→ **What this task involves**: Go through the records and give each one again exactly.

(Beginning of Listed entries)

From an optimization exercise on the open Yosys and OpenROAD flow, aimed at small area; shortcuts taken in it are not production practice. Only simulation tests tie the RTL to the original design; equivalence was not proved. Power and IR drop assume default switching activity.

## WaveGenerator
module WaveGenerator #(N = 32, M = 16)(
  input clk,
  input rst,
  input chirp_reverse,             
  input [7:0] chirp_delay,         
  input [N-1:0] chirp_min_ctrl,    
  input [N-1:0] chirp_max_ctrl,    
  input [N-1:0] chirp_inc_rate,    
  input [N-1:0] chirp_div_rate,    
  output [M-1:0] waveform          
);
Settings: LEC_CHECK=0, CAP_MARGIN=20, CORE_MARGIN=2, CORE_UTILIZATION=40, SLEW_MARGIN=20; clock period 6.0 ns.
standard.sh (not shown) runs the stock make flow with config.mk's settings and CLKGATE_MAP_FILE= SYNTH_SCRIPT=/design/flow/synth_recipe.tcl, a recipe that flattens the netlist after the stock synthesis.
==> flow/flow/run.sh <==
#!/bin/bash
# Standard ORFS layout, with these changes:
#  - synthesis maps logic with an area-oriented ABC script (flow/abc.script)
#    and leaves adders as plain logic (no full/half-adder cells); registers
#    are the standard synthesis's (same passes up to mapping, same names)
#  - ports are buffered with the smallest buffer
set -u
W=$(pwd)
export MY_ABC_SCRIPT=$W/flow/abc.script
export MY_NO_FA=1
bash standard.sh SYNTH_SCRIPT=$W/flow/my_synth.tcl \
  BUFFER_PORTS_ARGS="-buffer_cell sky130_fd_sc_hd__buf_1" \
  CTS_ARGS="-sink_clustering_enable -repair_clock_nets -dont_use_dummy_load -buf_list sky130_fd_sc_hd__clkbuf_8" \
  GPL_KEEP_OVERFLOW=0 finish > standard.log 2>&1
==> flow/flow/abc.script <==
strash
ifraig
dch
map -D 4900
topo
upsize -c
dnsize -c
topo
stime -c
==> flow/flow/my_synth.tcl <==
proc synth {args} { yosys synth -nofsm -noshare {*}$args }
if { [info exists ::env(MY_ABC_SCRIPT)] && $::env(MY_ABC_SCRIPT) ne "" } {
  proc abc {args} {
    set i [lsearch -exact $args -script]
    if { $i >= 0 } { set args [lreplace $args $i [expr {$i + 1}] -script $::env(MY_ABC_SCRIPT)] }
    set i [lsearch -exact $args -D]
    if { $i >= 0 && [info exists ::env(MY_ABC_D)] } { set args [lreplace $args $i [expr {$i + 1}] -D $::env(MY_ABC_D)] }
    puts "my abc: $args"
    if { [info exists ::env(MY_ABC_KEEP_SCRIPT)] && [info exists ::env(SYNTH_KEEP_MODULES)] } {
      set kargs $args
      set i [lsearch -exact $kargs -script]
      set kargs [lreplace $kargs $i [expr {$i + 1}] -script $::env(MY_ABC_KEEP_SCRIPT)]
      foreach m $::env(SYNTH_KEEP_MODULES) {
        yosys abc {*}$kargs $m
      }
      yosys abc {*}$args $::env(DESIGN_NAME)
    } else {
      yosys abc {*}$args
    }
  }
}
if { [info exists ::env(MY_NO_FA)] && $::env(MY_NO_FA) eq "1" } {
  proc extract_fa {args} { puts "extract_fa skipped" }
}
source $::env(SCRIPTS_DIR)/synth.tcl
# left out here: clear keep_hierarchy, flatten, clean up, hide names made inside functions, write 1_2_yosys.v
Next try:
--- a/flow/flow/run.sh
+++ b/flow/flow/run.sh
@@ -12,3 +12 @@
-  BUFFER_PORTS_ARGS="-buffer_cell sky130_fd_sc_hd__buf_1" \
-  CTS_ARGS="-sink_clustering_enable -repair_clock_nets -dont_use_dummy_load -buf_list sky130_fd_sc_hd__clkbuf_8" \
-  GPL_KEEP_OVERFLOW=0 finish > standard.log 2>&1
+  BUFFER_PORTS_ARGS="-buffer_cell sky130_fd_sc_hd__buf_1" finish > standard.log 2>&1
==> flow/flow/abc.script (replaced) <==
strash
ifraig
dch
map -D 5000
topo
upsize -c
dnsize -c
topo
stime -c
CTS_BUF_LIST = sky130_fd_sc_hd__clkbuf_4 sky130_fd_sc_hd__clkbuf_8   (was not set)
Outcome: Wire length grows by about 1.5%. Non-clock buffer count shrinks by 6. Cell area hardly moves. Worst setup slack loses 8.3 ps. Global-route usage grows by 0.74 points. Combinational power shrinks by about 0.7%. Final cell count grows by about 1.3%. Synthesized area hardly moves. First-iteration DRC count grows by 1.3%. Die area hardly moves. Count of clock-buffer cells in the layout is unchanged.
Next try:
--- a/flow/flow/run.sh
+++ b/flow/flow/run.sh
@@ -12 +12,2 @@
-  BUFFER_PORTS_ARGS="-buffer_cell sky130_fd_sc_hd__buf_1" finish > standard.log 2>&1
+  BUFFER_PORTS_ARGS="-buffer_cell sky130_fd_sc_hd__buf_1" \
+  CTS_ARGS="-sink_clustering_enable -repair_clock_nets -dont_use_dummy_load -buf_list sky130_fd_sc_hd__clkbuf_8 -sink_clustering_size 30 -sink_clustering_max_diameter 200" finish > standard.log 2>&1
Utilization falls by 0.70 points.
Wire length falls by about 0.8%.
Global-route usage falls by 0.14 points.
Final cell count falls by about 0.7%.
Design area falls by 1.4%.
Synthesized cell count does not change.
Die area does not change.
Sequential share of layout area rises by 0.32 points.
Hold slack gets worse by 5.1 ps.
Power falls by 7.6%.
Area after synthesis is unchanged.
Next try:
--- a/flow/flow/run.sh
+++ b/flow/flow/run.sh
@@ -13 +13 @@
-  CTS_ARGS="-sink_clustering_enable -repair_clock_nets -dont_use_dummy_load -buf_list sky130_fd_sc_hd__clkbuf_8 -sink_clustering_size 30 -sink_clustering_max_diameter 200" finish > standard.log 2>&1
+  CTS_ARGS="-sink_clustering_enable -repair_clock_nets -dont_use_dummy_load -buf_list sky130_fd_sc_hd__clkbuf_8" finish > standard.log 2>&1
==> flow/flow/abc.script (replaced) <==
strash
ifraig
dch
map -D 4900
topo
upsize -c
dnsize -c
topo
stime -c
CTS_BUF_LIST = not set   (was sky130_fd_sc_hd__clkbuf_4 sky130_fd_sc_hd__clkbuf_8)
Effect:
- wire length falls slightly
- via count stays flat
- critical path depth fell by 2
- final area stays flat
- clock skew falls by 4.1 ps

-- port drivers added, routing unchanged --
The results above use ideal ports. As a check the final layouts listed here were re-extracted and re-timed, cells and wires unchanged.
Step 1: set_driving_cell puts a clkbuf_16 on clk and a buf_2 on each other input, an assumption about the parent block.
Step 2 adds t to the input delays and takes it off the output delays; t is the mean of the earliest and latest rising clock arrival at the registers after step 1. Input paths then give back, and output paths get back, about the clock's delay inside the block.
Three values: ideal ports, drivers, drivers and shift; two values: the first two.
run	shift t [ns]	setup slack, ns	worst setup path at the end	worst data-port slew with drivers (ns)
the first run	0.463	0.451 / 0.388 / -0.075	input to register	0.16
the second run	0.482	0.443 / 0.401 / -0.081	input to register	0.11
the third run	0.469	0.416 / 0.366 / -0.103	input to register	0.12
the fourth run	0.472	0.454 / 0.444 / -0.028	input to register	0.07
With both steps, setup timing fails in every run listed, where it was met with ideal ports. The setup slack of the first run, which loses most, moves by -0.063 ns with the drivers and by -0.526 ns with both steps.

(End of Listed entries)

→ **Exercise output**:
From an optimization exercise on the open Yosys and OpenROAD flow, aimed at small area; shortcuts taken in it are not production practice. Only simulation tests tie the RTL to the original design; equivalence was not proved. Power and IR drop assume default switching activity.

## WaveGenerator
module WaveGenerator #(N = 32, M = 16)(
  input clk,
  input rst,
  input chirp_reverse,             
  input [7:0] chirp_delay,         
  input [N-1:0] chirp_min_ctrl,    
  input [N-1:0] chirp_max_ctrl,    
  input [N-1:0] chirp_inc_rate,    
  input [N-1:0] chirp_div_rate,    
  output [M-1:0] waveform          
);
Settings: LEC_CHECK=0, CAP_MARGIN=20, CORE_MARGIN=2, CORE_UTILIZATION=40, SLEW_MARGIN=20; clock period 6.0 ns.
standard.sh (not shown) runs the stock make flow with config.mk's settings and CLKGATE_MAP_FILE= SYNTH_SCRIPT=/design/flow/synth_recipe.tcl, a recipe that flattens the netlist after the stock synthesis.
==> flow/flow/run.sh <==
#!/bin/bash
# Standard ORFS layout, with these changes:
#  - synthesis maps logic with an area-oriented ABC script (flow/abc.script)
#    and leaves adders as plain logic (no full/half-adder cells); registers
#    are the standard synthesis's (same passes up to mapping, same names)
#  - ports are buffered with the smallest buffer
set -u
W=$(pwd)
export MY_ABC_SCRIPT=$W/flow/abc.script
export MY_NO_FA=1
bash standard.sh SYNTH_SCRIPT=$W/flow/my_synth.tcl \
  BUFFER_PORTS_ARGS="-buffer_cell sky130_fd_sc_hd__buf_1" \
  CTS_ARGS="-sink_clustering_enable -repair_clock_nets -dont_use_dummy_load -buf_list sky130_fd_sc_hd__clkbuf_8" \
  GPL_KEEP_OVERFLOW=0 finish > standard.log 2>&1
==> flow/flow/abc.script <==
strash
ifraig
dch
map -D 4900
topo
upsize -c
dnsize -c
topo
stime -c
==> flow/flow/my_synth.tcl <==
proc synth {args} { yosys synth -nofsm -noshare {*}$args }
if { [info exists ::env(MY_ABC_SCRIPT)] && $::env(MY_ABC_SCRIPT) ne "" } {
  proc abc {args} {
    set i [lsearch -exact $args -script]
    if { $i >= 0 } { set args [lreplace $args $i [expr {$i + 1}] -script $::env(MY_ABC_SCRIPT)] }
    set i [lsearch -exact $args -D]
    if { $i >= 0 && [info exists ::env(MY_ABC_D)] } { set args [lreplace $args $i [expr {$i + 1}] -D $::env(MY_ABC_D)] }
    puts "my abc: $args"
    if { [info exists ::env(MY_ABC_KEEP_SCRIPT)] && [info exists ::env(SYNTH_KEEP_MODULES)] } {
      set kargs $args
      set i [lsearch -exact $kargs -script]
      set kargs [lreplace $kargs $i [expr {$i + 1}] -script $::env(MY_ABC_KEEP_SCRIPT)]
      foreach m $::env(SYNTH_KEEP_MODULES) {
        yosys abc {*}$kargs $m
      }
      yosys abc {*}$args $::env(DESIGN_NAME)
    } else {
      yosys abc {*}$args
    }
  }
}
if { [info exists ::env(MY_NO_FA)] && $::env(MY_NO_FA) eq "1" } {
  proc extract_fa {args} { puts "extract_fa skipped" }
}
source $::env(SCRIPTS_DIR)/synth.tcl
# left out here: clear keep_hierarchy, flatten, clean up, hide names made inside functions, write 1_2_yosys.v
Next try:
--- a/flow/flow/run.sh
+++ b/flow/flow/run.sh
@@ -12,3 +12 @@
-  BUFFER_PORTS_ARGS="-buffer_cell sky130_fd_sc_hd__buf_1" \
-  CTS_ARGS="-sink_clustering_enable -repair_clock_nets -dont_use_dummy_load -buf_list sky130_fd_sc_hd__clkbuf_8" \
-  GPL_KEEP_OVERFLOW=0 finish > standard.log 2>&1
+  BUFFER_PORTS_ARGS="-buffer_cell sky130_fd_sc_hd__buf_1" finish > standard.log 2>&1
==> flow/flow/abc.script (replaced) <==
strash
ifraig
dch
map -D 5000
topo
upsize -c
dnsize -c
topo
stime -c
CTS_BUF_LIST = sky130_fd_sc_hd__clkbuf_4 sky130_fd_sc_hd__clkbuf_8   (was not set)
Outcome: Wire length grows by about 1.5%. Non-clock buffer count shrinks by 6. Cell area hardly moves. Worst setup slack loses 8.3 ps. Global-route usage grows by 0.74 points. Combinational power shrinks by about 0.7%. Final cell count grows by about 1.3%. Synthesized area hardly moves. First-iteration DRC count grows by 1.3%. Die area hardly moves. Count of clock-buffer cells in the layout is unchanged.
Next try:
--- a/flow/flow/run.sh
+++ b/flow/flow/run.sh
@@ -12 +12,2 @@
-  BUFFER_PORTS_ARGS="-buffer_cell sky130_fd_sc_hd__buf_1" finish > standard.log 2>&1
+  BUFFER_PORTS_ARGS="-buffer_cell sky130_fd_sc_hd__buf_1" \
+  CTS_ARGS="-sink_clustering_enable -repair_clock_nets -dont_use_dummy_load -buf_list sky130_fd_sc_hd__clkbuf_8 -sink_clustering_size 30 -sink_clustering_max_diameter 200" finish > standard.log 2>&1
Utilization falls by 0.70 points.
Wire length falls by about 0.8%.
Global-route usage falls by 0.14 points.
Final cell count falls by about 0.7%.
Design area falls by 1.4%.
Synthesized cell count does not change.
Die area does not change.
Sequential share of layout area rises by 0.32 points.
Hold slack gets worse by 5.1 ps.
Power falls by 7.6%.
Area after synthesis is unchanged.
Next try:
--- a/flow/flow/run.sh
+++ b/flow/flow/run.sh
@@ -13 +13 @@
-  CTS_ARGS="-sink_clustering_enable -repair_clock_nets -dont_use_dummy_load -buf_list sky130_fd_sc_hd__clkbuf_8 -sink_clustering_size 30 -sink_clustering_max_diameter 200" finish > standard.log 2>&1
+  CTS_ARGS="-sink_clustering_enable -repair_clock_nets -dont_use_dummy_load -buf_list sky130_fd_sc_hd__clkbuf_8" finish > standard.log 2>&1
==> flow/flow/abc.script (replaced) <==
strash
ifraig
dch
map -D 4900
topo
upsize -c
dnsize -c
topo
stime -c
CTS_BUF_LIST = not set   (was sky130_fd_sc_hd__clkbuf_4 sky130_fd_sc_hd__clkbuf_8)
Effect:
- wire length falls slightly
- via count stays flat
- critical path depth fell by 2
- final area stays flat
- clock skew falls by 4.1 ps

-- port drivers added, routing unchanged --
The results above use ideal ports. As a check the final layouts listed here were re-extracted and re-timed, cells and wires unchanged.
Step 1: set_driving_cell puts a clkbuf_16 on clk and a buf_2 on each other input, an assumption about the parent block.
Step 2 adds t to the input delays and takes it off the output delays; t is the mean of the earliest and latest rising clock arrival at the registers after step 1. Input paths then give back, and output paths get back, about the clock's delay inside the block.
Three values: ideal ports, drivers, drivers and shift; two values: the first two.
run	shift t [ns]	setup slack, ns	worst setup path at the end	worst data-port slew with drivers (ns)
the first run	0.463	0.451 / 0.388 / -0.075	input to register	0.16
the second run	0.482	0.443 / 0.401 / -0.081	input to register	0.11
the third run	0.469	0.416 / 0.366 / -0.103	input to register	0.12
the fourth run	0.472	0.454 / 0.444 / -0.028	input to register	0.07
With both steps, setup timing fails in every run listed, where it was met with ideal ports. The setup slack of the first run, which loses most, moves by -0.063 ns with the drivers and by -0.526 ns with both steps.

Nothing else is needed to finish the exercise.